I feel more comfortable with the queries than storage strategies and working though it will help to increase my database knowledge.

Do you think a rolegroupid would be a better approach (rather than having multiple users with the same role records) and will having 2 indexed fields in the lookup table slow things down significantly?

Regards,

James

that depends on the number of different combinations, doesn’t it :slight_smile:

no

:slight_smile:

It all depends on how your application is codded, and how those roles are used.

If you need to search on those roles (show me all users who can do X), then it’s better to have another table with records for each role set on each account.

If your only using roles to allow logged in users to do X or Y on your site, then bit-fields are better. (you load them at login, then use them for the rest of your site).

And the idea of bit-fields is not the size on disk, since as pointed out, 1TB HD goes for 100$ now. It’s the performance gained when your system gets bigger.
You gain this performance by not having to rebuild indexes on every update (see how long it takes to remake an index on a 35mill records table), and network traffic on select / update (master/slave setup or DB server separated from your web server).

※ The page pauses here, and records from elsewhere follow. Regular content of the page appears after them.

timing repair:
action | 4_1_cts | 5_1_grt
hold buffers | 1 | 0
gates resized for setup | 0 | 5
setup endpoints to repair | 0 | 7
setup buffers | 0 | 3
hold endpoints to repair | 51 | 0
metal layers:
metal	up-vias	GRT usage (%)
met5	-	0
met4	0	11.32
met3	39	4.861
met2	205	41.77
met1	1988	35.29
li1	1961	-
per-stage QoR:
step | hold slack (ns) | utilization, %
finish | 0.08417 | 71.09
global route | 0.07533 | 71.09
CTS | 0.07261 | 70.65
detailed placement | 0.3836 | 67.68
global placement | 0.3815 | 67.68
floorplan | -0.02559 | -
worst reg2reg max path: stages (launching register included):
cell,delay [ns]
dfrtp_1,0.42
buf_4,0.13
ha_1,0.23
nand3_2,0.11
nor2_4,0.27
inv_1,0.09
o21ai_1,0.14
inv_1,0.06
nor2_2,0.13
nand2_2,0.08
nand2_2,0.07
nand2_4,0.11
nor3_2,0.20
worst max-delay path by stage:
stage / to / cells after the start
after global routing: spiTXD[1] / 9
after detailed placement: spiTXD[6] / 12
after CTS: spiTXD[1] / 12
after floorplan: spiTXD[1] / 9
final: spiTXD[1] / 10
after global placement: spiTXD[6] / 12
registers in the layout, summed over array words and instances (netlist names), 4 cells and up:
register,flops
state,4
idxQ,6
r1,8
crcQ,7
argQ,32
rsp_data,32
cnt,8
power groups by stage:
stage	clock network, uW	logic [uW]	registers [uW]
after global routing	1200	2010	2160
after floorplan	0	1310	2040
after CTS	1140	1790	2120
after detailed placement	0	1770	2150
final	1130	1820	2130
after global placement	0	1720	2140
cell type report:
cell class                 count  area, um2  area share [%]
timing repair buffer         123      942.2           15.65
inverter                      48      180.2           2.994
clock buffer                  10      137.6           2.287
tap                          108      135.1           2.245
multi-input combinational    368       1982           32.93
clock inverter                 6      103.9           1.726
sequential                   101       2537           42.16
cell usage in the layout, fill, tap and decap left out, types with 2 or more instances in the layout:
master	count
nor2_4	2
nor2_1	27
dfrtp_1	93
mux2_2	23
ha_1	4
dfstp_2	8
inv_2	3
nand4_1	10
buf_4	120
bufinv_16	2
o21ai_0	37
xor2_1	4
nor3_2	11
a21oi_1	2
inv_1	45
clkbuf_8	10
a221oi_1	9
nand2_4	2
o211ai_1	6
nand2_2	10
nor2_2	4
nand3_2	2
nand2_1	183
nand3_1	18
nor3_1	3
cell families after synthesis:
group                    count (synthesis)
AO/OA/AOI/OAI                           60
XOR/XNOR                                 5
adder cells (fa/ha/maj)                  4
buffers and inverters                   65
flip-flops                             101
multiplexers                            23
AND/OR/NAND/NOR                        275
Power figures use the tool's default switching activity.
<file path="src/rtl/usb_keyboard_report_rx.sv">
// HID boot keyboard report receiver: assembles 8-byte reports and diffs each
// accepted report against the previous one into a queue of press/release events.
module usb_keyboard_report_rx #(
  parameter int EVT_DEPTH = 16
) (
  input  logic       clk,
  input  logic       rst,
  input  logic [7:0] rx_data,
  input  logic       rx_valid,
  input  logic       rx_last,
  output logic [7:0] evt_code,
  output logic       evt_press,
  output logic       evt_valid,
  input  logic       evt_ready,
  output logic [7:0] modifiers,
  output logic       busy,
  output logic       report_err
);

  localparam int AW = $clog2(EVT_DEPTH);

  localparam logic [2:0] S_IDLE    = 3'd0;
  localparam logic [2:0] S_REL_MOD = 3'd1;
  localparam logic [2:0] S_REL_KEY = 3'd2;
  localparam logic [2:0] S_PRS_MOD = 3'd3;
  localparam logic [2:0] S_PRS_KEY = 3'd4;
  localparam logic [2:0] S_UPDATE  = 3'd5;

  function automatic logic [7:0] slot(input logic [47:0] keys, input logic [2:0] i);
    logic [7:0] r;
    r = 8'h00;
    for (int j = 0; j < 6; j++)
      if (i == 3'(j)) r = keys[8*j +: 8];
    return r;
  endfunction

  function automatic logic has_code(input logic [47:0] keys, input logic [7:0] code);
    logic r;
    r = 1'b0;
    for (int j = 0; j < 6; j++)
      if (keys[8*j +: 8] == code) r = 1'b1;
    return r;
  endfunction

  // True when the slot's code already appeared in a lower-numbered slot.
  function automatic logic dup_before(input logic [47:0] keys, input logic [2:0] i);
    logic       r;
    logic [7:0] c;
    r = 1'b0;
    c = slot(keys, i);
    for (int j = 0; j < 6; j++)
      if ((3'(j) < i) && (keys[8*j +: 8] == c)) r = 1'b1;
    return r;
  endfunction

  logic [3:0]  cnt_q;
  logic        bad_q;
  logic [7:0]  sh_q [0:6];
  logic        err_q, err_d;

  logic [2:0]  state_q;
  logic [2:0]  idx_q;
  logic [7:0]  new_mod_q, prev_mod_q;
  logic [47:0] new_key_q, prev_key_q;

  logic [8:0]  mem_q [0:EVT_DEPTH-1];
  logic [AW-1:0] wptr_q, rptr_q;
  logic [AW:0] fcnt_q;

  logic        pkt_end, pkt_good, rollover, start;
  logic [47:0] rx_keys;
  logic        step_push, step_press, last_step;
  logic [7:0]  step_code;
  logic        full, pop, push, stall;
  logic [8:0]  head;

  assign pkt_end  = rx_valid & rx_last;
  assign pkt_good = (cnt_q == 4'd7) & ~bad_q;
  assign rx_keys  = {rx_data, sh_q[6], sh_q[5], sh_q[4], sh_q[3], sh_q[2]};
  assign rollover = has_code(rx_keys, 8'h01);
  assign busy     = (state_q != S_IDLE);
  assign start    = pkt_end & pkt_good & ~rollover & ~busy;
  assign err_d    = pkt_end & (~pkt_good | (~rollover & busy));

  always_ff @(posedge clk or posedge rst) begin
    if (rst) begin
      cnt_q <= 4'd0;
      bad_q <= 1'b0;
      err_q <= 1'b0;
    end else begin
      err_q <= err_d;
      if (rx_valid) begin
        if (rx_last) begin
          cnt_q <= 4'd0;
          bad_q <= 1'b0;
        end else if (cnt_q == 4'd8) begin
          bad_q <= 1'b1;
        end else begin
          cnt_q <= cnt_q + 4'd1;
        end
      end
    end
  end

  // The eighth byte is always the rx_last byte of a good packet, so only 0..6 are buffered.
  always_ff @(posedge clk) begin
    if (rx_valid && !rx_last && (cnt_q < 4'd7))
      sh_q[cnt_q[2:0]] <= rx_data;
    if (start) begin
      new_mod_q <= sh_q[0];
      new_key_q <= rx_keys;
    end
  end

  always_comb begin
    step_push  = 1'b0;
    step_press = 1'b0;
    step_code  = 8'h00;
    last_step  = 1'b0;
    case (state_q)
      S_REL_MOD: begin
        step_code = 8'hE0 | {5'd0, idx_q};
        step_push = prev_mod_q[idx_q] & ~new_mod_q[idx_q];
        last_step = (idx_q == 3'd7);
      end
      S_REL_KEY: begin
        step_code = slot(prev_key_q, idx_q);
        step_push = (step_code != 8'h00) && !has_code(new_key_q, step_code) &&
                    !dup_before(prev_key_q, idx_q);
        last_step = (idx_q == 3'd5);
      end
      S_PRS_MOD: begin
        step_code  = 8'hE0 | {5'd0, idx_q};
        step_press = 1'b1;
        step_push  = ~prev_mod_q[idx_q] & new_mod_q[idx_q];
        last_step  = (idx_q == 3'd7);
      end
      S_PRS_KEY: begin
        step_code  = slot(new_key_q, idx_q);
        step_press = 1'b1;
        step_push  = (step_code != 8'h00) && !has_code(prev_key_q, step_code) &&
                     !dup_before(new_key_q, idx_q);
        last_step  = (idx_q == 3'd5);
      end
      default: ;
    endcase
  end

  assign evt_valid = (fcnt_q != '0);
  assign full      = (fcnt_q == (AW+1)'(EVT_DEPTH));
  assign pop       = evt_valid & evt_ready;
  assign push      = step_push & (~full | pop);
  assign stall     = step_push & ~push;

  always_ff @(posedge clk or posedge rst) begin
    if (rst) begin
      state_q    <= S_IDLE;
      idx_q      <= 3'd0;
      prev_mod_q <= 8'h00;
      prev_key_q <= 48'h0;
    end else begin
      case (state_q)
        S_IDLE: begin
          idx_q <= 3'd0;
          if (start) state_q <= S_REL_MOD;
        end
        S_UPDATE: begin
          prev_mod_q <= new_mod_q;
          prev_key_q <= new_key_q;
          state_q    <= S_IDLE;
        end
        default: begin
          if (!stall) begin
            if (last_step) begin
              idx_q   <= 3'd0;
              state_q <= state_q + 3'd1;
            end else begin
              idx_q <= idx_q + 3'd1;
            end
          end
        end
      endcase
    end
  end

  // Pointers wrap naturally because the depth is a power of two.
  always_ff @(posedge clk or posedge rst) begin
    if (rst) begin
      wptr_q <= '0;
      rptr_q <= '0;
      fcnt_q <= '0;
    end else begin
      if (push) wptr_q <= wptr_q + 1'b1;
      if (pop)  rptr_q <= rptr_q + 1'b1;
      case ({push, pop})
        2'b10:   fcnt_q <= fcnt_q + 1'b1;
        2'b01:   fcnt_q <= fcnt_q - 1'b1;
        default: fcnt_q <= fcnt_q;
      endcase
    end
  end

  always_ff @(posedge clk) begin
    if (push) mem_q[wptr_q] <= {step_press, step_code};
  end

  assign head       = mem_q[rptr_q];
  assign evt_code   = evt_valid ? head[7:0] : 8'h00;
  assign evt_press  = evt_valid ? head[8] : 1'b0;
  assign modifiers  = prev_mod_q;
  assign report_err = err_q;

endmodule

</file>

It all depends on how you use the system, how big it is and how you plan to expand it.

Thanks all for your help, I will try with the lookup tables and a rolegroupid. I will look at the bit mask idea for my user login as currently I have a basic system that could be improved.

Lots of work and reading to do but I have certainly leant a lot from this post.

Thanks,

James

Hi, I have sorted this out now and retrieve the values from the lookup table (a user may have any number of rows depending on the number of roles) which are then stored in an array used to populate check boxes (using PHP). When the user submits the form the new roles are stored in another array. Both arrays are then compared to decide which roles are added or removed from the lookup table.

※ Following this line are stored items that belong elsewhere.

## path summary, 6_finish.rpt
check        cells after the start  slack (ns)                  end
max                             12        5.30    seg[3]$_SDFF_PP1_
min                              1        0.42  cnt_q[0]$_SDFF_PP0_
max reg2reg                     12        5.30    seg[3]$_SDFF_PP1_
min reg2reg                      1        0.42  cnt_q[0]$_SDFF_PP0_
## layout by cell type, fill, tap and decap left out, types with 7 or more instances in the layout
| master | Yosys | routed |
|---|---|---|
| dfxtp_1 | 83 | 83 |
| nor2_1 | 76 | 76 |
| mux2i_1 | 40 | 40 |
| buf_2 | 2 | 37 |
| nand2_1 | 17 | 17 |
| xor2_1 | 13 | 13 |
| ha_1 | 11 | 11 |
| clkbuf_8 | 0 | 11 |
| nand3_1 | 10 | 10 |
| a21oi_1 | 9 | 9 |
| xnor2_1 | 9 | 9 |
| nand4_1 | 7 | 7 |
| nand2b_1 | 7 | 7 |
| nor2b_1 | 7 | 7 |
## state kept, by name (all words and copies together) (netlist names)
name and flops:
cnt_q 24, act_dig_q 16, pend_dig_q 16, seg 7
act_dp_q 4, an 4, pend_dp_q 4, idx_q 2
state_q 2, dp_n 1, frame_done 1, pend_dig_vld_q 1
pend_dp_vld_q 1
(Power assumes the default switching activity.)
## src/rtl/mac_requantizer.sv

```systemverilog
// mac_requantizer: ReLU, rounding shift and saturation of MAC results
// back to K-bit activations, through a two-stage valid/ready pipeline.
module mac_requantizer #(
  parameter int N         = 8,
  parameter int B         = 8,
  parameter int K         = 8,
  parameter int RES_WIDTH =
    $clog2(((2**K)-1)*((2**N)-1)+2**B),
  parameter int SHIFT_W   = 4,
  parameter int CNT_W     = 16
) (
  input  logic                 clk,
  input  logic                 rst_n,
  input  logic                 in_valid,
  output logic                 in_ready,
  input  logic [RES_WIDTH-1:0] in_data,
  input  logic [SHIFT_W-1:0]   shift,
  input  logic                 relu_en,
  output logic                 out_valid,
  input  logic                 out_ready,
  output logic [K-1:0]         out_data,
  output logic                 sat_flag,
  input  logic                 sat_clr,
  output logic [CNT_W-1:0]     sat_count
);

  // Two guard bits keep x + 2^(shift-1) exact up to shift = RES_WIDTH+1.
  localparam int XW = RES_WIDTH + 2;

  localparam logic signed [XW-1:0] QMAX =
    XW'((2**(K-1))-1);
  localparam logic signed [XW-1:0] QMIN =
    XW'(-(2**(K-1)));

  typedef struct packed {
    logic [RES_WIDTH-1:0] x;
    logic [SHIFT_W-1:0]   sh;
    logic                 relu;
  } s1_t;

  typedef struct packed {
    logic [K-1:0] q;
    logic         sat;
  } rq_t;

  s1_t  s1_q;
  logic s1_valid;
  logic s2_valid;
  logic s2_free;
  logic s1_take;
  logic sat_inc;
  rq_t  rq;

  logic signed [XW-1:0] r;
  logic signed [XW-1:0] rnd;
  logic signed [XW-1:0] y;

  assign s2_free   = !s2_valid || out_ready;
  assign in_ready  = !s1_valid || s2_free;
  assign s1_take   = in_valid && in_ready;
  assign out_valid = s2_valid;
  assign sat_inc   = s2_free && s1_valid && rq.sat;

  always_comb begin
    r = {{(XW-RES_WIDTH){s1_q.x[RES_WIDTH-1]}},
         s1_q.x};
    if (s1_q.relu && s1_q.x[RES_WIDTH-1]) begin
      r = '0;
    end
    rnd = '0;
    if (s1_q.sh != '0) begin
      rnd = XW'(1) << (s1_q.sh - SHIFT_W'(1));
    end
    y = (r + rnd) >>> s1_q.sh;
    // Past RES_WIDTH the rounded quotient is always exactly zero.
    if (int'(s1_q.sh) > RES_WIDTH) begin
      y = '0;
    end
    rq.q   = y[K-1:0];
    rq.sat = 1'b0;
    if (y > QMAX) begin
      rq.q   = QMAX[K-1:0];
      rq.sat = 1'b1;
    end else if (y < QMIN) begin
      rq.q   = QMIN[K-1:0];
      rq.sat = 1'b1;
    end
  end

  always_ff @(posedge clk or negedge rst_n) begin
    if (!rst_n) begin
      s1_valid <= 1'b0;
      s1_q     <= '0;
    end else if (s1_take) begin
      s1_valid <= 1'b1;
      s1_q     <= '{x: in_data,
                    sh: shift,
                    relu: relu_en};
    end else if (s2_free) begin
      s1_valid <= 1'b0;
    end
  end

  always_ff @(posedge clk or negedge rst_n) begin
    if (!rst_n) begin
      s2_valid <= 1'b0;
      out_data <= '0;
      sat_flag <= 1'b0;
    end else if (s2_free) begin
      s2_valid <= s1_valid;
      if (s1_valid) begin
        out_data <= rq.q;
        sat_flag <= rq.sat;
      end
    end
  end

  always_ff @(posedge clk or negedge rst_n) begin
    if (!rst_n) begin
      sat_count <= '0;
    end else if (sat_clr) begin
      sat_count <= '0;
    end else if (sat_inc && sat_count != '1) begin
      sat_count <= sat_count + CNT_W'(1);
    end
  end

endmodule

```

## config.mk

```make
export PLATFORM = sky130hd
export DESIGN_NAME = mac_requantizer
export DESIGN_NICKNAME = d
export VERILOG_FILES = /design/src/rtl/mac_requantizer.sv
export SDC_FILE = /design/constraint.sdc
export NUM_CORES = 1
export LEC_CHECK = 0
export CAP_MARGIN = 20
export CORE_MARGIN = 2
export CORE_UTILIZATION = 63
export CTS_BUF_LIST = sky130_fd_sc_hd__clkbuf_8
export DETAILED_ROUTE_END_ITERATION = 7
export PLACE_DENSITY = 0.95
export SYNTH_ARGS = -nofsm -noshare
export SYNTH_HDL_FRONTEND = slang
export SYNTH_SLANG_ARGS = --single-unit
export TNS_END_PERCENT = 100
```

## constraint.sdc

```tcl
create_clock -name clk -period 11.56 [get_ports clk]
set_clock_uncertainty 0.15 [all_clocks]
set_input_delay 1.156 -clock clk [delete_from_list [all_inputs] [get_ports clk]]
set_output_delay 1.156 -clock clk [all_outputs]
set_load 0.03 [all_outputs]
```

==> run_summary.xml <==
<?xml version="1.0" encoding="UTF-8"?>
<metrics>
  <group name="clock_network">
    <metric name="cts_post_setup_buffers_inserted" unit="">0</metric>
    <metric name="clk-insertion-delay-late" unit="ps">320</metric>
    <metric name="cts_tree" unit="">built</metric>
    <metric name="worst_setup_hold_path_clk_slew" unit="ps">100</metric>
    <metric name="post_cts.resized_instances" unit="">0</metric>
    <metric name="max_root_sink_buffers" unit="">2</metric>
    <metric name="cts_root_buf" unit="">sky130_fd_sc_hd__clkbuf_8</metric>
    <metric name="cts-hold-fix-buffers" unit="">0</metric>
    <metric name="cts_sinks" unit="">48</metric>
    <metric name="level_count_of_the_clock_h_tree" unit="">2</metric>
    <metric name="numCtsBuffers" unit="">5</metric>
  </group>
  <group name="synth">
    <metric name="synth_cell_types" unit="">82</metric>
    <metric name="synth-seq-area-share" unit="">0.278</metric>
    <metric name="synth_seq_cells" unit="">48</metric>
    <metric name="postSynthAreaPerCell" unit="µm²">9.00</metric>
    <metric name="synthCells" unit="">481</metric>
    <metric name="synthesis.nets" unit="">526</metric>
    <metric name="syn-cell-area" unit="µm²">4330</metric>
    <metric name="synth_async_sr_flop_share" unit="">1.00</metric>
    <metric name="synth_warnings" unit="">0</metric>
    <metric name="synth_enable_flop_cells" unit="">0</metric>
    <metric name="ys_dominant_reg_cell" unit="">sky130_fd_sc_hd__dfrtp_1</metric>
  </group>
  <group name="sta">
    <metric name="post_route_setup_tns" unit="ps">0</metric>
    <metric name="timing.final.crit_period" unit="ps">5800</metric>
    <metric name="finalSetupViolCount" unit="">0</metric>
    <metric name="worst-slew-pin-transition" unit="ps">955</metric>
    <metric name="clock.fmax" unit="MHz">173</metric>
    <metric name="grt_setup_unrepaired" unit="">no</metric>
    <metric name="timing_max_transition_violations_final" unit="">0</metric>
    <metric name="fin_hold_ws" unit="ps">354</metric>
    <metric name="max_slew_headroom" unit="">0.362</metric>
    <metric name="period_share" unit="">0.501</metric>
    <metric name="report.final.hold_viol_count" unit="">0</metric>
  </group>
  <group name="global_route">
    <metric name="grt_util_all_layers" unit="">0.308</metric>
    <metric name="grt_pass1_wl" unit="mm">18.5</metric>
    <metric name="grt_remaining_overflow" unit="">0</metric>
    <metric name="first_global_vias" unit="">3842</metric>
    <metric name="grt_antenna_before_repair" unit="">0</metric>
    <metric name="grt_start_max_net_pins" unit="">49</metric>
  </group>
  <group name="outcome">
    <metric name="outcome" unit="">finished clean</metric>
  </group>
  <group name="power">
    <metric name="worst_ir_drop_vdd" unit="mV">0.0937</metric>
    <metric name="power.density" unit="nW/µm²">157</metric>
    <metric name="power.total" unit="W">0.000777</metric>
    <metric name="leakage" unit="nW">1.99</metric>
  </group>
  <group name="routing">
    <metric name="route.detailed.wl_per_inst" unit="µm">19.0</metric>
    <metric name="wirelength" unit="mm">11.3</metric>
    <metric name="detailedRoute.firstIterationViolations" unit="">433</metric>
    <metric name="antenna_left" unit="">0</metric>
    <metric name="remaining_drc_errors" unit="">0</metric>
    <metric name="drt_first_pass_iters" unit="">5</metric>
    <metric name="detailroute.via_count" unit="">3976</metric>
    <metric name="vias_per_cell" unit="">6.68</metric>
  </group>
  <group name="floorplanning">
    <metric name="ios" unit="">53</metric>
    <metric name="start_util" unit="">0.644</metric>
    <metric name="chipWidth" unit="µm">86.9</metric>
    <metric name="floorplan.die_area" unit="µm²">7550</metric>
    <metric name="floorplan.rows" unit="">30</metric>
    <metric name="coreArea" unit="µm²">6720</metric>
    <metric name="dieHeight" unit="µm">86.9</metric>
  </group>
  <group name="placement">
    <metric name="dpl.hpwl" unit="mm">8.62</metric>
    <metric name="place.gp.congestion" unit="">0.984</metric>
    <metric name="buffer_ports.inserted" unit="">52</metric>
    <metric name="detailed_place.area" unit="µm²">4800</metric>
  </group>
  <group name="critical_path">
    <metric name="cp-start-kind" unit="">flop</metric>
    <metric name="worstPathMaxFanout" unit="">25</metric>
    <metric name="critical_path.endpoint_type" unit="">flop</metric>
    <metric name="worstSetupPathType" unit="">reg -&gt; reg</metric>
    <metric name="critPathArrivalTime" unit="ps">5850</metric>
    <metric name="crit_required" unit="ps">11610</metric>
  </group>
  <group name="layout">
    <metric name="n_antenna_cell" unit="">0</metric>
    <metric name="post_route_cells_drive_above_1_share" unit="">0.157</metric>
    <metric name="areaGrowthSynthToFinish" unit="%">14.6</metric>
    <metric name="nets" unit="">559</metric>
    <metric name="finish.instance_area" unit="µm²">4960</metric>
  </group>
  <group name="job">
    <metric name="max-cap-violations" unit="">0</metric>
  </group>
  <group name="min_path">
    <metric name="hold_path_class" unit="">reg -&gt; reg</metric>
  </group>
</metrics>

My actual question is regarding bitmaps - I am looking to store a set of standards for each record (a professional development record) - there are four standards and each record may contain any combination of these standards. To me this looks like bitmaps would be useful, I have also discovered the MySQL “set” type which as I read it is literally the same thing as a bitmap - is this correct?

Regards,

James

Not true. Indices are stored in a sparse tree, meaning that not each every row in the table will be in the index, so not each and every insert/update has to update the index.
Secondly, the index is only rebuilt if the tree gets too unbalanced. This will certainly not occur on each insert/update that does get applied to the index.